Data for this exercise START
`src/rtl/knight_rider_sequencer_if.sv`:
```
// Signal bundle between the tick/button side and the Knight Rider sequencer.
// TICK is a one-cycle strobe with no back-pressure. Each outputs is a register in the sequencer.
interface knight_rider_sequencer_if #(
  parameter int N_LEDS = 10,
  parameter int POS_W  = 4
);
  logic              ONOFF;
  logic              TICK;
  logic [1:0]        SPEED;
  logic              TAIL;
  logic [N_LEDS-1:0] LEDR;
  logic [POS_W-1:0]  POS;
  logic              DIR;
  logic              RUN;
  logic [1:0]        STATE;

  modport master (
    output ONOFF, TICK, SPEED, TAIL,
    input  LEDR, POS, DIR, RUN, STATE
  );

  modport slave (
    input  ONOFF, TICK, SPEED, TAIL,
    output LEDR, POS, DIR, RUN, STATE
  );
endinterface

```
`src/rtl/knight_rider_sequencer.sv`:
```
// Bouncing-light sequencer: button toggles scanning, divided TICKs step a
// position back and forth across N_LEDS, every output registered.
module knight_rider_sequencer #(
  parameter int N_LEDS = 10,
  parameter int POS_W  = 4
) (
  input  logic                     CLK,
  input  logic                     CLEAR,
  knight_rider_sequencer_if.slave  bus
);

  localparam logic [1:0] ST_IDLE = 2'd0;
  localparam logic [1:0] ST_UP   = 2'd1;
  localparam logic [1:0] ST_DN   = 2'd2;

  localparam logic [POS_W-1:0] POS_LAST = POS_W'(N_LEDS - 1);
  localparam logic [POS_W-1:0] POS_PEN  = POS_W'(N_LEDS - 2);

  logic              on_meta_q, on_sync_q, on_prev_q;
  logic              meta_real_q, armed_q;
  logic [1:0]        state_q, state_d;
  logic [POS_W-1:0]  pos_q, pos_d;
  logic [POS_W-1:0]  prev_q, prev_d;
  logic              dir_q, dir_d;
  logic [2:0]        cnt_q, cnt_d;
  logic [N_LEDS-1:0] led_q, led_d;
  logic              run_q;
  logic              press, scanning, step;
  logic [3:0]        limit;

  // Synchronizer flops reset high. The edge detector only arms after a real
  // high sample, so a button held through reset release is not a press.
  always_ff @(posedge CLK or negedge CLEAR) begin
    if (!CLEAR) begin
      on_meta_q   <= 1'b1;
      on_sync_q   <= 1'b1;
      on_prev_q   <= 1'b1;
      meta_real_q <= 1'b0;
      armed_q     <= 1'b0;
    end else begin
      on_meta_q   <= bus.ONOFF;
      on_sync_q   <= on_meta_q;
      on_prev_q   <= on_sync_q;
      meta_real_q <= 1'b1;
      armed_q     <= armed_q | (meta_real_q & on_meta_q);
    end
  end

  assign press    = armed_q & on_prev_q & ~on_sync_q;
  assign scanning = (state_q != ST_IDLE);
  assign limit    = (4'd1 << bus.SPEED) - 4'd1;
  assign step     = scanning & bus.TICK & ({1'b0, cnt_q} >= limit);

  always_comb begin
    state_d = state_q;
    pos_d   = pos_q;
    prev_d  = prev_q;
    dir_d   = dir_q;
    cnt_d   = cnt_q;
    led_d   = '0;
    if (press) begin
      cnt_d = '0;
      if (!scanning) begin
        state_d = ST_UP;
        pos_d   = '0;
        prev_d  = '0;
        dir_d   = 1'b0;
      end else begin
        state_d = ST_IDLE;
      end
    end else if (!scanning) begin
      cnt_d = '0;
    end else begin
      if (bus.TICK) cnt_d = step ? 3'd0 : cnt_q + 3'd1;
      if (step) begin
        prev_d = pos_q;
        case (state_q)
          ST_UP: begin
            if (pos_q == POS_LAST) begin
              state_d = ST_DN;
              pos_d   = POS_PEN;
              dir_d   = 1'b1;
            end else begin
              pos_d = pos_q + 1'b1;
            end
          end
          ST_DN: begin
            if (pos_q == '0) begin
              state_d = ST_UP;
              pos_d   = POS_W'(1);
              dir_d   = 1'b0;
            end else begin
              pos_d = pos_q - 1'b1;
            end
          end
          default: state_d = ST_IDLE;
        endcase
      end
    end
    // Pattern is built from next-state values so LEDR lines up with POS.
    if (state_d != ST_IDLE) begin
      for (int i = 0; i < N_LEDS; i++) begin
        led_d[i] = (pos_d == POS_W'(i)) |
                   (bus.TAIL & (prev_d != pos_d) & (prev_d == POS_W'(i)));
      end
    end
  end

  always_ff @(posedge CLK or negedge CLEAR) begin
    if (!CLEAR) begin
      state_q <= ST_IDLE;
      pos_q   <= '0;
      prev_q  <= '0;
      dir_q   <= 1'b0;
      cnt_q   <= '0;
      led_q   <= '0;
      run_q   <= 1'b0;
    end else begin
      state_q <= state_d;
      pos_q   <= pos_d;
      prev_q  <= prev_d;
      dir_q   <= dir_d;
      cnt_q   <= cnt_d;
      led_q   <= led_d;
      run_q   <= (state_d != ST_IDLE);
    end
  end

  assign bus.LEDR  = led_q;
  assign bus.POS   = pos_q;
  assign bus.DIR   = dir_q;
  assign bus.RUN   = run_q;
  assign bus.STATE = state_q;

endmodule
```
`src/flat_wrapper.sv`:
```
// flat-port wrapper written by rule: the top's interface ports become plain ports
module knight_rider_sequencer_flat 
#(
  parameter int N_LEDS = 10,
  parameter int POS_W  = 4
)
  (CLK, CLEAR, bus_ONOFF, bus_TICK, bus_SPEED, bus_TAIL, bus_LEDR, bus_POS, bus_DIR, bus_RUN, bus_STATE);
  knight_rider_sequencer_if #(.N_LEDS(N_LEDS), .POS_W(POS_W)) bus_i ();
  input  logic CLK;
  input  logic CLEAR;
  input wire logic [$bits(bus_i.ONOFF)-1:0] bus_ONOFF;
  input wire logic [$bits(bus_i.TICK)-1:0] bus_TICK;
  input wire logic [$bits(bus_i.SPEED)-1:0] bus_SPEED;
  input wire logic [$bits(bus_i.TAIL)-1:0] bus_TAIL;
  output wire logic [$bits(bus_i.LEDR)-1:0] bus_LEDR;
  output wire logic [$bits(bus_i.POS)-1:0] bus_POS;
  output wire logic [$bits(bus_i.DIR)-1:0] bus_DIR;
  output wire logic [$bits(bus_i.RUN)-1:0] bus_RUN;
  output wire logic [$bits(bus_i.STATE)-1:0] bus_STATE;
  assign bus_i.ONOFF = bus_ONOFF;
  assign bus_i.TICK = bus_TICK;
  assign bus_i.SPEED = bus_SPEED;
  assign bus_i.TAIL = bus_TAIL;
  assign bus_LEDR = bus_i.LEDR;
  assign bus_POS = bus_i.POS;
  assign bus_DIR = bus_i.DIR;
  assign bus_RUN = bus_i.RUN;
  assign bus_STATE = bus_i.STATE;
  knight_rider_sequencer #(.N_LEDS(N_LEDS), .POS_W(POS_W)) u_core (.CLK(CLK), .CLEAR(CLEAR), .bus(bus_i));
endmodule
```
Data for this exercise END
Work task
Report each line in the data that holds the word "with".

Response for this exercise
// TICK is a one-cycle strobe with no back-pressure. Each outputs is a register in the sequencer.
    // Pattern is built from next-state values so LEDR lines up with POS.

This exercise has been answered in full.